[Dataset entries]
`src/rtl/matmul_operand_sp.sv`:
```
`default_nettype none
// ============================================================================
// Module      : matmul_operand_sp
// Description : Operand scratchpad for the matmul calc unit. It stores A/B rows
//               and C elements, streams them as beats, then waits for finish.
// Revision    : 1.0 - initial release
// ============================================================================
module matmul_operand_sp #(
    parameter int DATA_WIDTH = 8,
    parameter int BUS_WIDTH  = 16,
    parameter int ADDR_WIDTH = 32
) (
    input  logic                  clk_i,
    input  logic                  rst_ni,
    input  logic                  we_i,
    input  logic [ADDR_WIDTH-1:0] addr_i,
    input  logic [BUS_WIDTH-1:0]  data_i,
    input  logic                  rd_en_i,
    input  logic [ADDR_WIDTH-1:0] rd_addr_i,
    output logic [BUS_WIDTH-1:0]  rd_data_o,
    output logic                  rd_valid_o,
    input  logic                  stream_i,
    output logic                  start_o,
    output logic [BUS_WIDTH-1:0]  data_a_o,
    output logic [BUS_WIDTH-1:0]  data_b_o,
    output logic [BUS_WIDTH-1:0]  data_c_o,
    input  logic                  finish_mul_i,
    output logic                  busy_o,
    output logic                  done_o,
    output logic                  addr_err_o
);

    localparam int MAX_DIM = BUS_WIDTH / DATA_WIDTH;
    localparam int C_DEPTH = MAX_DIM * MAX_DIM;
    localparam int IW      = 2 * $clog2(MAX_DIM);
    localparam int RW      = (MAX_DIM > 1) ? $clog2(MAX_DIM) : 1;
    localparam int CW      = (C_DEPTH > 1) ? $clog2(C_DEPTH) : 1;

    localparam logic [4:0]  c_op_a      = 5'b00100;
    localparam logic [4:0]  c_op_b      = 5'b01000;
    localparam logic [4:0]  c_op_c      = 5'b10000;
    localparam logic [IW:0] c_row_lim   = (IW+1)'(MAX_DIM);
    localparam logic [IW:0] c_elem_lim  = (IW+1)'(C_DEPTH);
    localparam logic [CW-1:0] c_last_beat = CW'(C_DEPTH - 1);
    localparam logic [RW-1:0] c_last_row  = RW'(MAX_DIM - 1);

    typedef enum logic [1:0] {
        ST_IDLE   = 2'd0,
        ST_STREAM = 2'd1,
        ST_WAIT   = 2'd2
    } state_t;

    // One-hot legal target {C, B, A}; all-zero means the address is illegal.
    function automatic logic [2:0] f_decode(input logic [4:0] code, input logic [IW-1:0] idx);
        logic [IW:0] v_idx;
        v_idx    = {1'b0, idx};
        f_decode = 3'b000;
        case (code)
            c_op_a:  f_decode[0] = (v_idx < c_row_lim);
            c_op_b:  f_decode[1] = (v_idx < c_row_lim);
            c_op_c:  f_decode[2] = (v_idx < c_elem_lim);
            default: f_decode    = 3'b000;
        endcase
    endfunction

    logic [BUS_WIDTH-1:0] r_mem_a [MAX_DIM];
    logic [BUS_WIDTH-1:0] r_mem_b [MAX_DIM];
    logic [BUS_WIDTH-1:0] r_mem_c [C_DEPTH];

    state_t               r_state;
    state_t               w_state_nxt;
    logic [CW-1:0]        r_beat;
    logic [CW-1:0]        w_beat_nxt;
    logic [RW-1:0]        r_row;
    logic [RW-1:0]        w_row_nxt;
    logic                 w_load;
    logic                 w_done_nxt;

    logic [2:0]           w_wr_hit;
    logic [2:0]           w_rd_hit;
    logic [RW-1:0]        w_wr_row;
    logic [CW-1:0]        w_wr_elem;
    logic [RW-1:0]        w_rd_row;
    logic [CW-1:0]        w_rd_elem;
    logic [BUS_WIDTH-1:0] w_rd_word;
    logic                 w_wr_err;
    logic                 w_rd_err;

    logic [BUS_WIDTH-1:0] r_rd_data;
    logic                 r_rd_valid;
    logic                 r_start;
    logic                 r_done;
    logic                 r_addr_err;
    logic [BUS_WIDTH-1:0] r_data_a;
    logic [BUS_WIDTH-1:0] r_data_b;
    logic [BUS_WIDTH-1:0] r_data_c;

    // Address bits above the index field carry no meaning here.
    logic w_unused_addr_bits;
    assign w_unused_addr_bits = ^{addr_i[ADDR_WIDTH-1:5+IW], rd_addr_i[ADDR_WIDTH-1:5+IW]};

    assign w_wr_hit  = f_decode(addr_i[4:0], addr_i[5 +: IW]);
    assign w_rd_hit  = f_decode(rd_addr_i[4:0], rd_addr_i[5 +: IW]);
    assign w_wr_row  = addr_i[5 +: RW];
    assign w_wr_elem = addr_i[5 +: CW];
    assign w_rd_row  = rd_addr_i[5 +: RW];
    assign w_rd_elem = rd_addr_i[5 +: CW];
    assign w_wr_err  = we_i && (w_wr_hit == 3'b000);
    assign w_rd_err  = rd_en_i && (w_rd_hit == 3'b000);

    always_ff @(posedge clk_i or negedge rst_ni) begin
        if (!rst_ni) begin
            for (int i = 0; i < MAX_DIM; i++) begin
                r_mem_a[i] <= '0;
                r_mem_b[i] <= '0;
            end
            for (int i = 0; i < C_DEPTH; i++) begin
                r_mem_c[i] <= '0;
            end
        end else if (we_i) begin
            if (w_wr_hit[0]) r_mem_a[w_wr_row]  <= data_i;
            if (w_wr_hit[1]) r_mem_b[w_wr_row]  <= data_i;
            if (w_wr_hit[2]) r_mem_c[w_wr_elem] <= data_i;
        end
    end

    always_comb begin
        w_rd_word = '0;
        if (w_rd_hit[0])      w_rd_word = r_mem_a[w_rd_row];
        else if (w_rd_hit[1]) w_rd_word = r_mem_b[w_rd_row];
        else if (w_rd_hit[2]) w_rd_word = r_mem_c[w_rd_elem];
    end

    // Reads sample storage before this edge's write lands: read-before-write.
    always_ff @(posedge clk_i or negedge rst_ni) begin
        if (!rst_ni) begin
            r_rd_data  <= '0;
            r_rd_valid <= 1'b0;
            r_addr_err <= 1'b0;
        end else begin
            r_rd_data  <= rd_en_i ? w_rd_word : '0;
            r_rd_valid <= rd_en_i;
            r_addr_err <= r_addr_err | w_wr_err | w_rd_err;
        end
    end

    always_ff @(posedge clk_i or negedge rst_ni) begin
        if (!rst_ni) begin
            r_state <= ST_IDLE;
            r_beat  <= '0;
            r_row   <= '0;
        end else begin
            r_state <= w_state_nxt;
            r_beat  <= w_beat_nxt;
            r_row   <= w_row_nxt;
        end
    end

    // r_beat/r_row name the beat currently on the outputs; w_load fetches the next one.
    always_comb begin
        w_state_nxt = r_state;
        w_beat_nxt  = r_beat;
        w_row_nxt   = r_row;
        w_load      = 1'b0;
        w_done_nxt  = 1'b0;
        case (r_state)
            ST_IDLE: begin
                if (stream_i) begin
                    w_state_nxt = ST_STREAM;
                    w_beat_nxt  = '0;
                    w_row_nxt   = '0;
                    w_load      = 1'b1;
                end
            end
            ST_STREAM: begin
                if (r_beat == c_last_beat) begin
                    w_state_nxt = ST_WAIT;
                end else begin
                    w_beat_nxt = r_beat + CW'(1);
                    w_row_nxt  = (r_row == c_last_row) ? '0 : r_row + RW'(1);
                    w_load     = 1'b1;
                end
            end
            ST_WAIT: begin
                if (finish_mul_i) begin
                    w_state_nxt = ST_IDLE;
                    w_done_nxt  = 1'b1;
                end
            end
            default: w_state_nxt = ST_IDLE;
        endcase
    end

    always_ff @(posedge clk_i or negedge rst_ni) begin
        if (!rst_ni) begin
            r_start  <= 1'b0;
            r_done   <= 1'b0;
            r_data_a <= '0;
            r_data_b <= '0;
            r_data_c <= '0;
        end else begin
            r_start  <= w_load;
            r_done   <= w_done_nxt;
            r_data_a <= w_load ? r_mem_a[w_row_nxt]  : '0;
            r_data_b <= w_load ? r_mem_b[w_row_nxt]  : '0;
            r_data_c <= w_load ? r_mem_c[w_beat_nxt] : '0;
        end
    end

    assign rd_data_o  = r_rd_data;
    assign rd_valid_o = r_rd_valid;
    assign start_o    = r_start;
    assign data_a_o   = r_data_a;
    assign data_b_o   = r_data_b;
    assign data_c_o   = r_data_c;
    assign busy_o     = (r_state != ST_IDLE);
    assign done_o     = r_done;
    assign addr_err_o = r_addr_err;

endmodule
`default_nettype wire

```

| HOW TO COMPLETE THIS TASK |
Looking through the data above, copy out each line in which the string "parameter" occurs.

| SOLUTION TO THIS EXERCISE |
    parameter int DATA_WIDTH = 8,
    parameter int BUS_WIDTH  = 16,
    parameter int ADDR_WIDTH = 32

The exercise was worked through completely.